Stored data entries

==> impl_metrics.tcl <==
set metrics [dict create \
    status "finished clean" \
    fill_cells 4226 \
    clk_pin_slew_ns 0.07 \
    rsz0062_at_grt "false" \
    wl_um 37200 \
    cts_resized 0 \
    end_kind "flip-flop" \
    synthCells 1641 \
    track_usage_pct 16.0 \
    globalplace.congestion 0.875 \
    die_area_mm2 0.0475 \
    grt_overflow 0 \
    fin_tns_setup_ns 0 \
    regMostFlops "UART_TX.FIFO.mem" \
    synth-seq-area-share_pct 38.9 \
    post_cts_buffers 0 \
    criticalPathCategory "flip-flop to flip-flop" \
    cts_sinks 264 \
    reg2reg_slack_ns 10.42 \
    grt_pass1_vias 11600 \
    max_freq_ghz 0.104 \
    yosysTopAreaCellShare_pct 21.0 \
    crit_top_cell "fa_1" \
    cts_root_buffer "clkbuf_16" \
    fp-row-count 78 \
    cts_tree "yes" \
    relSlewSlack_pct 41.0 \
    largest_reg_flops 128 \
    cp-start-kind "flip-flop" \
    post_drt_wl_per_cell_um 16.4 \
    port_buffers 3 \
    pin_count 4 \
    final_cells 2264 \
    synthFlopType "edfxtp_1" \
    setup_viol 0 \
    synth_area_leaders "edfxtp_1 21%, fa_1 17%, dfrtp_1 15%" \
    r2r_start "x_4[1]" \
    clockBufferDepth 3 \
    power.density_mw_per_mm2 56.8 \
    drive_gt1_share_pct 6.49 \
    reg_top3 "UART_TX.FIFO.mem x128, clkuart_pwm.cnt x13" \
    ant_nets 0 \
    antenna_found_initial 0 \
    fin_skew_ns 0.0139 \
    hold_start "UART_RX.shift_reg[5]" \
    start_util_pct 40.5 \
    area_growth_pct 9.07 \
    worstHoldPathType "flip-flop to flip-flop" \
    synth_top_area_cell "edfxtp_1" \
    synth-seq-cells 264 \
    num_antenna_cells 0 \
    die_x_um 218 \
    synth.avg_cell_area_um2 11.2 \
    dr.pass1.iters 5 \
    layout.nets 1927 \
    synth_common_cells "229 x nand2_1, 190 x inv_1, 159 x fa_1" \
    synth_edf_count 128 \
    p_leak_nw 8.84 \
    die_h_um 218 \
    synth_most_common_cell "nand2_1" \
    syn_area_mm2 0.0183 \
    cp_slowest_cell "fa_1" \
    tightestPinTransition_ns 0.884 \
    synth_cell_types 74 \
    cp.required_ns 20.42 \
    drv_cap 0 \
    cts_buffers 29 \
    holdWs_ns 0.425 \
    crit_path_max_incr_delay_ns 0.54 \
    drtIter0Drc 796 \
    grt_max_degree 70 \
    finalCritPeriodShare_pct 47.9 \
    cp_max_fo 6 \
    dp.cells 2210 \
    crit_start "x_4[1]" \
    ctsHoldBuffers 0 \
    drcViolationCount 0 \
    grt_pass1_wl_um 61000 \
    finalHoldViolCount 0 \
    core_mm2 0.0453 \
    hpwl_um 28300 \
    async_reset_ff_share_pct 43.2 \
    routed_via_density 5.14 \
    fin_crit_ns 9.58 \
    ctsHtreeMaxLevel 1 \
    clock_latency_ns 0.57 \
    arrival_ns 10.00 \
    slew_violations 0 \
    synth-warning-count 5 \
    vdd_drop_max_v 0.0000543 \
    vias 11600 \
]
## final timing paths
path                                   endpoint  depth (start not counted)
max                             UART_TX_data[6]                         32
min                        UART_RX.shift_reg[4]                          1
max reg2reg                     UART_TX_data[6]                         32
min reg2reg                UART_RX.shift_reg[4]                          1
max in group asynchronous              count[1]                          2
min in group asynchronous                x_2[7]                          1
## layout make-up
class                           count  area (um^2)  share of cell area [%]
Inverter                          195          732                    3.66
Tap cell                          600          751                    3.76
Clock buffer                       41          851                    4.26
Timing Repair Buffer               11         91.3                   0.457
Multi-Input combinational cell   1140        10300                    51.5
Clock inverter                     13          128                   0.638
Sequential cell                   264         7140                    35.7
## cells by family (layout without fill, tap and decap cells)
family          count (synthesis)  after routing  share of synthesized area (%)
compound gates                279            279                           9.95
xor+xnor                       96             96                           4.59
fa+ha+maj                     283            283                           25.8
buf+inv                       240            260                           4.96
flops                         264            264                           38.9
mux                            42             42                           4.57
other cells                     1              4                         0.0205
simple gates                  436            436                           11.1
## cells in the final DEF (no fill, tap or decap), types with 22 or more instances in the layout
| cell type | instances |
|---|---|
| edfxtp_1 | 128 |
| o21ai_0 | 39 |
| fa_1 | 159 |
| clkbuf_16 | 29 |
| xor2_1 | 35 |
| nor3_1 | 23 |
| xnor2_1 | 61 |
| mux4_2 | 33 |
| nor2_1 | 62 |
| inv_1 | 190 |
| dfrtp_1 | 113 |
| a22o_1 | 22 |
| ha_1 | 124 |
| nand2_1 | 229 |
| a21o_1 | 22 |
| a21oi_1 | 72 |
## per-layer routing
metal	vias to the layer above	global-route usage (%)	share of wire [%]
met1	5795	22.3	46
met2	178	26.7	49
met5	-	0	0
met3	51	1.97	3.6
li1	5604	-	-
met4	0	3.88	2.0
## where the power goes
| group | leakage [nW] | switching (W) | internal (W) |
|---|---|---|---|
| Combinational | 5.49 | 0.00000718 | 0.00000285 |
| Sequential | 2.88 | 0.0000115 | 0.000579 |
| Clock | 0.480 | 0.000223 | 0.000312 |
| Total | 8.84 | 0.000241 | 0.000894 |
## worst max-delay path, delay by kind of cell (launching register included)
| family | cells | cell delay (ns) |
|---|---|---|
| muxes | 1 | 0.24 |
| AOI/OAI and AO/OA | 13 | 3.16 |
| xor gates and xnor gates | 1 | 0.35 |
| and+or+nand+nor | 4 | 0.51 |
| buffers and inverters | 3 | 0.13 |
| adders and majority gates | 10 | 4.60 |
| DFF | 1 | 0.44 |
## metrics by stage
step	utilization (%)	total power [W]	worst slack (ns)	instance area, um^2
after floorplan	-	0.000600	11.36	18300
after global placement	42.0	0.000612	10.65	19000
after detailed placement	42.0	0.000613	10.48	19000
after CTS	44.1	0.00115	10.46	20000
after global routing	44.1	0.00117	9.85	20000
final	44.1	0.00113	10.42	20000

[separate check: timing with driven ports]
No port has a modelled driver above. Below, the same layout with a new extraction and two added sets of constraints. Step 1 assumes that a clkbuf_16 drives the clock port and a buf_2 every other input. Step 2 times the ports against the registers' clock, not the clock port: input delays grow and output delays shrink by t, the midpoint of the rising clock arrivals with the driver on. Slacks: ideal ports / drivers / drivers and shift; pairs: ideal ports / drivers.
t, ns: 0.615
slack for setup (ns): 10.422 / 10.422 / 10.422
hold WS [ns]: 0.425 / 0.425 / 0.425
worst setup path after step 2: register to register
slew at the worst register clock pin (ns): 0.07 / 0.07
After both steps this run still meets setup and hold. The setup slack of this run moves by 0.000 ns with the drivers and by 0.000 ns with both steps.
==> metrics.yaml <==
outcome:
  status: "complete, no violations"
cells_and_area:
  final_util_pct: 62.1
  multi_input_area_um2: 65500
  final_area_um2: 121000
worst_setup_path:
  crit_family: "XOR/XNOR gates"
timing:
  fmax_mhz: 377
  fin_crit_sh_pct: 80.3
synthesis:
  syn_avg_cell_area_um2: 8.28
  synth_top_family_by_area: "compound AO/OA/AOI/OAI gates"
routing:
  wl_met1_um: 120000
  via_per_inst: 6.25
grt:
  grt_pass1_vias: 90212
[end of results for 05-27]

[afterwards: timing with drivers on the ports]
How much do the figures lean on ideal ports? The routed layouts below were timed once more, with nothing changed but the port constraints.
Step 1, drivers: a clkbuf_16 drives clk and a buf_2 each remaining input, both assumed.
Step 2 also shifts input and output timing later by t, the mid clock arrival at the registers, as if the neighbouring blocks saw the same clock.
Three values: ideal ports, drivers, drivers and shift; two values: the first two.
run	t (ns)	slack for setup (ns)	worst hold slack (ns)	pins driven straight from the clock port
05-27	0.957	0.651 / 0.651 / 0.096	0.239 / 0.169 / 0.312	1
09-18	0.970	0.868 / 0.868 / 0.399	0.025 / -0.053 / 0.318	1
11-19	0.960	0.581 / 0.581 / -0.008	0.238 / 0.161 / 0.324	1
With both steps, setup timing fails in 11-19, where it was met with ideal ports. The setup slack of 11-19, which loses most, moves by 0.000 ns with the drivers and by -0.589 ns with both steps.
This design comes from an exercise in tuning for small area on the open sky130 flow, not from production work. The RTL was checked by simulation tests, not by an equivalence proof against the original design. No activity file was given, so power comes from the tool's default toggle rates.

==> design.v <==
module mb_slave(
	input  clk,
	input  rst_n,
	input  uart_rxd,
	output uart_txd
);
reg  [7:0]   pos;         
reg  [255:0] ring;        
reg  [15:0]  cring;       
reg          bw;          
reg  [8:0]   t;           
reg  [3:0]   b;           
reg  [3:0]   n;           
reg          act;         
reg          tx;          
reg          clr;         
reg          txo;         
reg          ok;          
reg          nxt;         
wire rxd = uart_rxd;
wire b9      = b[3] & b[0];
wire b0      = ~b[3] & ~b[2] & ~b[1] & ~b[0];
wire databit = ~b9 & ~b0;                      
wire t_end   = t[8] & t[7] & t[5] & t[4] & (tx ? t[1] : t[0]);  
wire win     = t[8] ^ t[7];                    
wire cend    = act & b9 & (tx ? t_end : (t[8] & t[5]));
wire ring_out = ring[255];
wire c_out    = cring[15];
wire x    = ~(n[0] ^ tx) ^ b[3];
wire eqc  = (pos[3:0] == {x, b[2:0]});              
wire eqr  = c_out & (pos[7:3] == {n[1], x, b[2:0]});  
wire n01   = ~n[3] & ~n[2] & ~n[1];
wire n23   = ~n[3] & ~n[2] &  n[1];
wire n4    = ~n[3] &  n[2] & ~n[1] & ~n[0];
wire n5    = ~n[3] &  n[2] & ~n[1] &  n[0];
wire n7    = ~n[3] &  n[2] &  n[1] &  n[0];
wire ndata = (~n[3] & n[2] & n[1]) | (n[3] & ~n[2] & ~n[1]);   
wire nval  = n[3] & n[2];                                       
wire fend  = tx ? (~n[3] & n[0]) : (n[3] & n[1] & n[0]);
wire rd    = nxt;
wire go_tx = ~tx & ok & rd & n7;
wire freeze = ~tx & ~ok & n5;                  
wire dwin0 = t[8] & ~t[7] & ~t[6] & ~t[5] & ~t[4];    
wire dwin1 = t[8] & ~t[7] & ~t[6] & ~t[5] &  t[4];    
wire ph1   = (pos[3:0] == 4'd1);
wire skipc = act & freeze & b9 & ph1;
wire trig  = skipc & dwin0;
wire zd    = skipc & dwin1 & bw;               
wire bwe   = bw | trig;
wire cload = n23 & databit & win & eqc;
wire rbld  = n4 & ok & databit & win;          
wire rmatch = (b == 4'd1) ? (pos[0] == rxd) :
              (b == 4'd2) ? (c_out & (pos[1] == rxd)) :
              (b == 4'd3) ? (c_out & (pos[2] == rxd)) : (c_out & ~rxd);
wire wen   = ~tx & ok & ~rd & ndata & databit & win & eqr;
wire fen   = nval & databit & win & eqr;
always @(posedge clk) begin
	pos   <= pos + 8'd1;
	ring  <= {ring[254:0], clr ? 1'b0 : (wen ? rxd : ring_out)};
	cring <= {cring[14:0], cload ? rxd : rbld ? rmatch : (c_out ^ bwe)};
	bw    <= bwe & ~c_out;
end
always @(posedge clk or negedge rst_n)
	if (!rst_n) begin
		act <= 1'b0;
		tx  <= 1'b0;
		clr <= 1'b1;
		txo <= 1'b1;
	end else begin
		clr <= clr & rxd;
		if (!act)
			act <= ~rxd;
		else if (cend & (tx ? fend : ~go_tx))
			act <= 1'b0;
		if (cend)
			tx <= tx ? ~fend : go_tx;
		if (!tx)
			txo <= 1'b1;
		else if (t_end)
			txo <= b9 | (databit & (nxt | (n == 4'd11 && b == 4'd3)));
	end
always @(posedge clk) begin
	t <= (act & ~t_end & ~cend) ? t + 9'd1 : 9'd0;
	if (!act | cend)
		b <= 4'd0;
	else if (t_end)
		b <= b + 4'd1;
	if (clr)
		n <= 4'd0;
	else if (cend)
		n <= fend ? 4'd0 : (freeze ? n : n + 4'd1);
	else if (zd)
		n <= n | 4'b1011;
	if (n == 4'd0 && b0 && win)
		ok <= 1'b1;
	else if (n01 && databit && win)
		ok <= ok & (rxd == (n[0] & (b == 4'd1)));
	if (fen)
		nxt <= ring_out;
	else if (tx & t_end)
		nxt <= 1'b0;
	else if (n5 && databit && win) begin
		if (b == 4'd1) nxt <= rxd;
		if (b == 4'd2) nxt <= nxt & rxd;
	end
end
assign uart_txd = txo;
endmodule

▶ **ACTIVITY**
What is needed is a word-for-word copy of the records above, from the first line through the line that contains "holdWs_ns 0.425 \".

▶ **SOLUTION BELOW**
==> impl_metrics.tcl <==
set metrics [dict create \
    status "finished clean" \
    fill_cells 4226 \
    clk_pin_slew_ns 0.07 \
    rsz0062_at_grt "false" \
    wl_um 37200 \
    cts_resized 0 \
    end_kind "flip-flop" \
    synthCells 1641 \
    track_usage_pct 16.0 \
    globalplace.congestion 0.875 \
    die_area_mm2 0.0475 \
    grt_overflow 0 \
    fin_tns_setup_ns 0 \
    regMostFlops "UART_TX.FIFO.mem" \
    synth-seq-area-share_pct 38.9 \
    post_cts_buffers 0 \
    criticalPathCategory "flip-flop to flip-flop" \
    cts_sinks 264 \
    reg2reg_slack_ns 10.42 \
    grt_pass1_vias 11600 \
    max_freq_ghz 0.104 \
    yosysTopAreaCellShare_pct 21.0 \
    crit_top_cell "fa_1" \
    cts_root_buffer "clkbuf_16" \
    fp-row-count 78 \
    cts_tree "yes" \
    relSlewSlack_pct 41.0 \
    largest_reg_flops 128 \
    cp-start-kind "flip-flop" \
    post_drt_wl_per_cell_um 16.4 \
    port_buffers 3 \
    pin_count 4 \
    final_cells 2264 \
    synthFlopType "edfxtp_1" \
    setup_viol 0 \
    synth_area_leaders "edfxtp_1 21%, fa_1 17%, dfrtp_1 15%" \
    r2r_start "x_4[1]" \
    clockBufferDepth 3 \
    power.density_mw_per_mm2 56.8 \
    drive_gt1_share_pct 6.49 \
    reg_top3 "UART_TX.FIFO.mem x128, clkuart_pwm.cnt x13" \
    ant_nets 0 \
    antenna_found_initial 0 \
    fin_skew_ns 0.0139 \
    hold_start "UART_RX.shift_reg[5]" \
    start_util_pct 40.5 \
    area_growth_pct 9.07 \
    worstHoldPathType "flip-flop to flip-flop" \
    synth_top_area_cell "edfxtp_1" \
    synth-seq-cells 264 \
    num_antenna_cells 0 \
    die_x_um 218 \
    synth.avg_cell_area_um2 11.2 \
    dr.pass1.iters 5 \
    layout.nets 1927 \
    synth_common_cells "229 x nand2_1, 190 x inv_1, 159 x fa_1" \
    synth_edf_count 128 \
    p_leak_nw 8.84 \
    die_h_um 218 \
    synth_most_common_cell "nand2_1" \
    syn_area_mm2 0.0183 \
    cp_slowest_cell "fa_1" \
    tightestPinTransition_ns 0.884 \
    synth_cell_types 74 \
    cp.required_ns 20.42 \
    drv_cap 0 \
    cts_buffers 29 \
    holdWs_ns 0.425 \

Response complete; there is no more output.